Mayo Clinic, September 3, 1942. Sometime between 8:30 and 9:30 PM, three 50 mCi radium needles were accidentally flushed down a toilet. On the plus side, there were no NRC regulations at that time requiring that radioactive materials going into a sewer be soluble or readily dispersible. Unfortunately, the hospital authorities didn't know what had happened to their lost sources and an extensive search was mounted. Alas, the search was fruitless. It was clearly time to bring in the heavy hitters, and our old friend Prof J.W Buchta of the Physics Department of the University of Minnesota was contacted. In a possible attempt to repeat his earlier triumph in Sioux Falls (see In the Groove), Buchta searched the city hog farm to which the hospital garbage had been hauled. Finding nothing there, he correctly concluded that the sources must be somewhere in the sewer lines leaving the hospital. There was a problem though. The lines were 10 to 12 feet below street level. Too low for the sources to be detected from above ground.

With considerable effort, a custom-built scraper was dragged though the sewer lines and two of the tubes were recovered. Two down. One to go.

It seemed certain that the third tube was also in the sewer, but stuck. Before it could be dislodged it would be necessary to pinpoint its exact location. The first thought was to drag a GM through the sewer line but this was wartime and the necessary length of cable was unavailable. Another thought was to deploy a line of waterproofed dental film packets strung in a line, but the sewer was 2 miles long making this approach somewhat impractical. The next idea was to run 8 mm movie film along the sewer and develop this. Before this was attempted they decided to pull a Lauritsen electroscope through section of sewer and read it. The electroscope was waterproofed with what was described as a "rubber stocking" wrapped in felt and housed in a capped iron pipe about 1 foot long. By pulling or pushing the detector a short distance and checking the position of the fiber, they quickly traced the source to a section of sewer line approximately half a block from the point where the line left the building. The scraper was put back to work, and source recovered some 54 days after its loss.

[This is the earliest situation that I am aware of in which a radiation detector was actually pulled through a sewer line.]

Monroe, NC, winter 1935. The hospital safe was empty—the two 12.5 mCi radium needles that should have been inside weren’t. Time to call for the services of a radium hunter Robert Taft in Charleston. He quickly built a few extra hounds (electroscopes) performed a quick calibration and he and his assistant Ben Heyward, "sallied forth to Monroe".

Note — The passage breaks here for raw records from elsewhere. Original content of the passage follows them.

## src/rtl/inv_factorial_pkg.sv

```systemverilog
// Shared constants and state encoding for the inverse-factorial decoder.
// The data width matches the output width of the factorial generator.
package inv_factorial_pkg;

  localparam int DATA_W = 46;
  localparam int N_W    = 5;
  localparam int PROD_W = 51;
  localparam int K_MAX  = 16;

  localparam logic [DATA_W-1:0] FACT_16 = 46'd20922789888000;

  typedef enum logic [1:0] {IDLE, SEARCH, DONE} state_t;

endpackage

```

## src/rtl/inv_factorial_blk.sv

```systemverilog
// Inverse-factorial decoder: returns the largest n in 1..16 with n! <= X.
// One multiply-and-compare step per clock, with valid/ready on both sides.
module inv_factorial_blk
  import inv_factorial_pkg::*;
(
  input  logic              clk,
  input  logic              resetn,
  input  logic [DATA_W-1:0] in_data,
  input  logic              in_valid,
  output logic              in_ready,
  output logic [N_W-1:0]    out_n,
  output logic              out_exact,
  output logic              out_err,
  output logic              out_valid,
  input  logic              out_ready,
  output logic              out_busy
);

  state_t            state;
  logic [DATA_W-1:0] x_reg;
  logic [DATA_W-1:0] acc;
  logic [N_W-1:0]    k;
  logic              zero_f;

  logic [N_W-1:0]    k_inc;
  logic [PROD_W-1:0] nxt;
  logic              stop;

  // Full-width product: acc*(k+1) can reach 17! while searching past 16!.
  always_comb begin
    k_inc = k + 5'd1;
    nxt   = {{(PROD_W-DATA_W){1'b0}}, acc} * {{(PROD_W-N_W){1'b0}}, k_inc};
    stop  = zero_f || (k == N_W'(K_MAX)) || (nxt > {{(PROD_W-DATA_W){1'b0}}, x_reg});
  end

  assign in_ready = (state == IDLE);
  assign out_busy = (state != IDLE);

  // NOTE: all state here uses non-blocking assignments so every register
  // samples pre-edge values, independent of statement order.
  always_ff @(posedge clk or negedge resetn) begin
    if (!resetn) begin
      state     <= IDLE;
      x_reg     <= '0;
      acc       <= DATA_W'(1);
      k         <= N_W'(1);
      zero_f    <= 1'b0;
      out_n     <= '0;
      out_exact <= 1'b0;
      out_err   <= 1'b0;
      out_valid <= 1'b0;
    end else begin
      case (state)
        IDLE: begin
          if (in_valid) begin
            x_reg  <= in_data;
            acc    <= DATA_W'(1);
            k      <= N_W'(1);
            zero_f <= (in_data == '0);
            state  <= SEARCH;
          end
        end
        SEARCH: begin
          if (stop) begin
            out_valid <= 1'b1;
            state     <= DONE;
            if (zero_f) begin
              out_n     <= '0;
              out_exact <= 1'b0;
              out_err   <= 1'b1;
            end else begin
              out_n     <= k;
              out_exact <= (acc == x_reg);
              out_err   <= 1'b0;
            end
          end else begin
            // acc stays at or below 16!, so dropping the top bits is lossless.
            acc <= nxt[DATA_W-1:0];
            k   <= k_inc;
          end
        end
        DONE: begin
          if (out_ready) begin
            out_valid <= 1'b0;
            state     <= IDLE;
          end
        end
        default: state <= IDLE;
      endcase
    end
  end

endmodule

```
### config.mk
export PLATFORM = sky130hd
export DESIGN_NAME = pipe_hazard_ctrl_flat
export DESIGN_NICKNAME = d
export VERILOG_FILES = /design/src/rtl/pipe_hazard_ctrl_if.sv /design/src/rtl/pipe_hazard_ctrl.sv /design/src/flat_wrapper.sv
export SDC_FILE = /design/constraint.sdc
export NUM_CORES = 1
export LEC_CHECK = 0
export BUFFER_PORTS_ARGS = -buffer_cell sky130_fd_sc_hd__buf_2
export CAP_MARGIN = 10
export CORE_ASPECT_RATIO = 0.9
export CORE_MARGIN = 5
export CORE_UTILIZATION = 41
export CTS_CLUSTER_SIZE = 25
export DETAILED_ROUTE_END_ITERATION = 8
export MAX_ROUTING_LAYER = met4
export PLACE_DENSITY = 0.76
export RECOVER_POWER = 50
export SLEW_MARGIN = 20
export SYNTH_ARGS = -nofsm -noshare
export SYNTH_HDL_FRONTEND = slang
export SYNTH_SLANG_ARGS = --single-unit
### constraint.sdc
create_clock -name clk -period 2.5 [get_ports clk]
set_input_delay 0.5 -clock clk [delete_from_list [all_inputs] [get_ports clk]]
set_output_delay 0.5 -clock clk [all_outputs]
set_load 0.1 [all_outputs]
### src/rtl/pipe_hazard_ctrl_if.sv
// Control bus between the 4-stage datapath and the hazard controller.
// The controller sits on the slave modport; the datapath (or bench) drives the master side.
interface pipe_hazard_ctrl_if;
    logic [15:0] id_ins;
    logic [1:0]  ex_zn;
    logic        pc_we;
    logic        pc_sel_br;
    logic        ifid_we;
    logic        ifid_flush;
    logic        idex_we;
    logic        idex_bubble;
    logic        exwb_bubble;
    logic [1:0]  fwd_a;
    logic [1:0]  fwd_b;
    logic        halted;
    logic [1:0]  fsm_state;

    // All signals are level controls sampled at the rising clock edge; there is no
    // valid/ready pair, a stall is expressed purely by the write enables dropping.
    modport master (
        output id_ins, ex_zn,
        input  pc_we, pc_sel_br, ifid_we, ifid_flush, idex_we, idex_bubble,
               exwb_bubble, fwd_a, fwd_b, halted, fsm_state
    );

    modport slave (
        input  id_ins, ex_zn,
        output pc_we, pc_sel_br, ifid_we, ifid_flush, idex_we, idex_bubble,
               exwb_bubble, fwd_a, fwd_b, halted, fsm_state
    );
endinterface

### src/rtl/pipe_hazard_ctrl.sv
// Hazard controller for the IF/ID/EX/WB 8-bit core: stalls, flushes, forwarding
// selects and HALT drain, driven from shadow copies of the EX and WB stages.
module pipe_hazard_ctrl #(
    parameter int LOAD_LAT = 1
) (
    input logic              clk,
    input logic              rst,
    pipe_hazard_ctrl_if.slave bus
);
    typedef enum logic [1:0] {
        S_RUN     = 2'd0,
        S_LD_WAIT = 2'd1,
        S_DRAIN   = 2'd2,
        S_HALTED  = 2'd3
    } state_t;

    localparam logic [3:0] OP_LD   = 4'h7;
    localparam logic [3:0] OP_ST   = 4'h8;
    localparam logic [3:0] OP_BR   = 4'h9;
    localparam logic [3:0] OP_BRZ  = 4'hA;
    localparam logic [3:0] OP_BRN  = 4'hB;
    localparam logic [3:0] OP_HALT = 4'hC;
    localparam bit         LD_LONG = (LOAD_LAT > 1);
    localparam logic [1:0] LD_CNT  = 2'(LOAD_LAT - 1);

    state_t     state, state_nx;
    logic [1:0] cnt, cnt_nx;
    logic       ld_held, ld_held_nx;

    logic       ex_valid;
    logic [3:0] ex_op;
    logic [1:0] ex_rd;
    logic       wb_valid;
    logic       wb_wr;
    logic [1:0] wb_rd;

    logic [3:0] id_op;
    logic [1:0] id_ra, id_rb;
    logic       reads_ra, reads_rb, ex_wr, ex_is_ld, load_use, taken, id_halt;
    logic [1:0] fwd_a_raw, fwd_b_raw;
    logic       unused_imm;

    logic       pc_we, pc_sel_br, ifid_we, ifid_flush, idex_we, idex_bubble;
    logic       exwb_bubble, halted;
    logic [1:0] fwd_a, fwd_b;

    function automatic logic op_writes(input logic [3:0] op);
        return (op >= 4'h1) && (op <= 4'h7);
    endfunction

    function automatic logic [1:0] fwd_src(input logic [1:0] src);
        if (ex_valid && ex_wr && (ex_op != OP_LD) && (ex_rd == src))
            return 2'b01;
        else if (wb_valid && wb_wr && (wb_rd == src))
            return 2'b10;
        else
            return 2'b00;
    endfunction

    assign id_op      = bus.id_ins[15:12];
    assign id_ra      = bus.id_ins[11:10];
    assign id_rb      = bus.id_ins[9:8];
    assign unused_imm = ^bus.id_ins[7:0];

    assign reads_ra = ((id_op >= 4'h1) && (id_op <= 4'h5)) || (id_op == OP_ST);
    assign reads_rb = (id_op >= 4'h1) && (id_op <= 4'h4);
    assign ex_wr    = op_writes(ex_op);
    assign ex_is_ld = ex_valid && (ex_op == OP_LD);
    assign load_use = ex_is_ld && ((reads_ra && (id_ra == ex_rd)) ||
                                   (reads_rb && (id_rb == ex_rd)));
    assign taken    = ex_valid && ((ex_op == OP_BR) ||
                                   ((ex_op == OP_BRZ) && bus.ex_zn[1]) ||
                                   ((ex_op == OP_BRN) && bus.ex_zn[0]));
    assign id_halt  = (id_op == OP_HALT);

    assign fwd_a_raw = reads_ra ? fwd_src(id_ra) : 2'b00;
    assign fwd_b_raw = reads_rb ? fwd_src(id_rb) : 2'b00;

    always_ff @(posedge clk) begin
        if (rst) begin
            state   <= S_RUN;
            cnt     <= 2'd0;
            ld_held <= 1'b0;
        end else begin
            state   <= state_nx;
            cnt     <= cnt_nx;
            ld_held <= ld_held_nx;
        end
    end

    always_comb begin
        state_nx    = state;
        cnt_nx      = cnt;
        ld_held_nx  = ld_held;
        pc_we       = 1'b1;
        pc_sel_br   = 1'b0;
        ifid_we     = 1'b1;
        ifid_flush  = 1'b0;
        idex_we     = 1'b1;
        idex_bubble = 1'b0;
        exwb_bubble = 1'b0;
        halted      = 1'b0;
        fwd_a       = fwd_a_raw;
        fwd_b       = fwd_b_raw;

        case (state)
            S_RUN: begin
                if (taken) begin
                    pc_sel_br   = 1'b1;
                    ifid_flush  = 1'b1;
                    idex_bubble = 1'b1;
                end else if (LD_LONG && ex_is_ld && (cnt == 2'd0) && !ld_held) begin
                    pc_we       = 1'b0;
                    ifid_we     = 1'b0;
                    idex_we     = 1'b0;
                    exwb_bubble = 1'b1;
                    state_nx    = S_LD_WAIT;
                    cnt_nx      = LD_CNT;
                end else if (load_use) begin
                    pc_we       = 1'b0;
                    ifid_we     = 1'b0;
                    idex_bubble = 1'b1;
                end else if (id_halt) begin
                    pc_we       = 1'b0;
                    ifid_we     = 1'b0;
                    idex_bubble = 1'b1;
                    state_nx    = S_DRAIN;
                    cnt_nx      = 2'd2;
                end
            end
            S_LD_WAIT: begin
                pc_we       = 1'b0;
                ifid_we     = 1'b0;
                idex_we     = 1'b0;
                exwb_bubble = 1'b1;
                cnt_nx      = cnt - 2'd1;
                // ld_held keeps the same LD from re-arming the wait once back in RUN.
                if (cnt <= 2'd1) begin
                    state_nx   = S_RUN;
                    cnt_nx     = 2'd0;
                    ld_held_nx = 1'b1;
                end
            end
            S_DRAIN: begin
                pc_we       = 1'b0;
                ifid_we     = 1'b0;
                idex_bubble = 1'b1;
                cnt_nx      = cnt - 2'd1;
                if (cnt <= 2'd1) begin
                    state_nx = S_HALTED;
                    cnt_nx   = 2'd0;
                end
            end
            default: begin
                halted      = 1'b1;
                pc_we       = 1'b0;
                ifid_we     = 1'b0;
                idex_we     = 1'b0;
                exwb_bubble = 1'b1;
            end
        endcase

        if (idex_we && (state != S_LD_WAIT))
            ld_held_nx = 1'b0;

        if (rst) begin
            state_nx    = S_RUN;
            cnt_nx      = 2'd0;
            ld_held_nx  = 1'b0;
            pc_we       = 1'b0;
            pc_sel_br   = 1'b0;
            ifid_we     = 1'b1;
            ifid_flush  = 1'b1;
            idex_we     = 1'b1;
            idex_bubble = 1'b1;
            exwb_bubble = 1'b1;
            halted      = 1'b0;
            fwd_a       = 2'b00;
            fwd_b       = 2'b00;
        end
    end

    // Shadow pipeline: mirrors what the datapath stage registers will hold.
    always_ff @(posedge clk) begin
        if (rst) begin
            ex_valid <= 1'b0;
            ex_op    <= 4'h0;
            ex_rd    <= 2'd0;
            wb_valid <= 1'b0;
            wb_wr    <= 1'b0;
            wb_rd    <= 2'd0;
        end else begin
            if (idex_we) begin
                ex_valid <= !idex_bubble;
                ex_op    <= id_op;
                ex_rd    <= id_ra;
            end
            wb_valid <= !exwb_bubble && ex_valid;
            wb_wr    <= ex_wr;
            wb_rd    <= ex_rd;
        end
    end

    assign bus.pc_we       = pc_we;
    assign bus.pc_sel_br   = pc_sel_br;
    assign bus.ifid_we     = ifid_we;
    assign bus.ifid_flush  = ifid_flush;
    assign bus.idex_we     = idex_we;
    assign bus.idex_bubble = idex_bubble;
    assign bus.exwb_bubble = exwb_bubble;
    assign bus.fwd_a       = fwd_a;
    assign bus.fwd_b       = fwd_b;
    assign bus.halted      = halted;
    assign bus.fsm_state   = state;
endmodule
**config.mk**
```make
export PLATFORM = sky130hd
export DESIGN_NAME = enemy_motion_ctrl
export DESIGN_NICKNAME = d
export VERILOG_FILES = /design/src/rtl/enemy_motion_ctrl.sv
export SDC_FILE = /design/constraint.sdc
export NUM_CORES = 1
export LEC_CHECK = 0
export BUFFER_PORTS_ARGS = -buffer_cell sky130_fd_sc_hd__buf_2
export CAP_MARGIN = 20
export CORE_MARGIN = 8
export CORE_UTILIZATION = 50
export CTS_CLUSTER_SIZE = 24
export DETAILED_ROUTE_END_ITERATION = 8
export MAX_ROUTING_LAYER = met4
export PLACE_DENSITY = 0.81
export SLEW_MARGIN = 20
export SYNTH_ARGS = -nofsm -noshare
export SYNTH_HDL_FRONTEND = slang
export SYNTH_SLANG_ARGS = --single-unit
```
**constraint.sdc**
```tcl
create_clock -name clk -period 4.5 [get_ports clk]
set_clock_uncertainty 0.05 [all_clocks]
set_input_delay 0.9 -clock clk [delete_from_list [all_inputs] [get_ports clk]]
set_output_delay 0.9 -clock clk [all_outputs]
set_load 0.005 [all_outputs]
```
==> src/rtl/sc_gamestatus_if.sv <==
// Command/status bundle between the game controller and the status block.
// Inputs are active-low one-cycle event strobes.
interface sc_gamestatus_if;
  logic       SC_GAMESTATUS_StartGame_InLow;
  logic       SC_GAMESTATUS_LifesSignal_InLow;
  logic       SC_GAMESTATUS_LoadLastRegister_InLow;
  logic       SC_GAMESTATUS_ClearLost_InLow;
  logic [2:0] SC_GAMESTATUS_HouseIndex_InBUS;
  logic       SC_GAMESTATUS_LifesComparator_OutLow;
  logic       SC_GAMESTATUS_LevelComparator_OutLow;
  logic       SC_GAMESTATUS_NextLevel_OutLow;
  logic [1:0] SC_GAMESTATUS_Lifes_OutBUS;
  logic [2:0] SC_GAMESTATUS_Level_OutBUS;
  logic [4:0] SC_GAMESTATUS_Houses_OutBUS;

  modport master (
    output SC_GAMESTATUS_StartGame_InLow, SC_GAMESTATUS_LifesSignal_InLow,
           SC_GAMESTATUS_LoadLastRegister_InLow, SC_GAMESTATUS_ClearLost_InLow,
           SC_GAMESTATUS_HouseIndex_InBUS,
    input  SC_GAMESTATUS_LifesComparator_OutLow, SC_GAMESTATUS_LevelComparator_OutLow,
           SC_GAMESTATUS_NextLevel_OutLow, SC_GAMESTATUS_Lifes_OutBUS,
           SC_GAMESTATUS_Level_OutBUS, SC_GAMESTATUS_Houses_OutBUS
  );

  modport slave (
    input  SC_GAMESTATUS_StartGame_InLow, SC_GAMESTATUS_LifesSignal_InLow,
           SC_GAMESTATUS_LoadLastRegister_InLow, SC_GAMESTATUS_ClearLost_InLow,
           SC_GAMESTATUS_HouseIndex_InBUS,
    output SC_GAMESTATUS_LifesComparator_OutLow, SC_GAMESTATUS_LevelComparator_OutLow,
           SC_GAMESTATUS_NextLevel_OutLow, SC_GAMESTATUS_Lifes_OutBUS,
           SC_GAMESTATUS_Level_OutBUS, SC_GAMESTATUS_Houses_OutBUS
  );
endinterface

It was soon determined that the sources had probably made their way to the city dump. Gadzooks! North Carolina frowns on the disposal of radioactive materials at an undesignated site. So, bright and early the next morning, Taft, his assistant and their pack of radium hounds found themselves at the dump. With help from the city manager H.L Burdette, the probable location was narrowed down to a 40 by 200 foot area. Taft used little yellow flags into blocks 8 ft by 6 ft. The five electroscopes were charged, and placed at grid marks at one end of the gridded area five minute counts measurements were performed. The electroscopes were recharged and advanced to the next line of markers. The intrepid surveyors went up and down embankment, parts of which were afire and other parts covered with frozen puddles of water. Around fire, over ice, through brambles and scrap iron. At times the instruments had to be covered with tin cans to protect them from the ashes and dew. At one time a Chevrolet crankcase was scavenged to float the electroscope on the ice. Another time a high heel shoe was used to prop up the hound on a steep incline Then, quoting the Associated Press account, "At 11:30, one detector responded. Radium was near. All the detectors were brought into play. The ‘pack was in full cry.’ Then the searchers started to dig. Each scoopful was tested and finally one was ‘hot.’ It was sifted and at noon the first fragment of the precious substance was recovered." Amazing. All of this accomplished without the use of non-parametric, or any other kind of, statistics!

The Associated Press account went on to comment that the first thing Taft did after finding the radium was to take a bath. Most of us who have done similar surveys know that this was unlikely. As Taft later admitted, the first thing he did was take a drink.

[To my knowledge, the preceding is the earliest application of a grid system in a radiological survey.]

References

  • Taft, R.B. Radium—lost and found. Second ed. Walker, Evans & Cogswell Co.; 1946.
  • Williams, M.M.D. Recovery of radium tubes from sewer. Radiology 42: 478-482; 1943.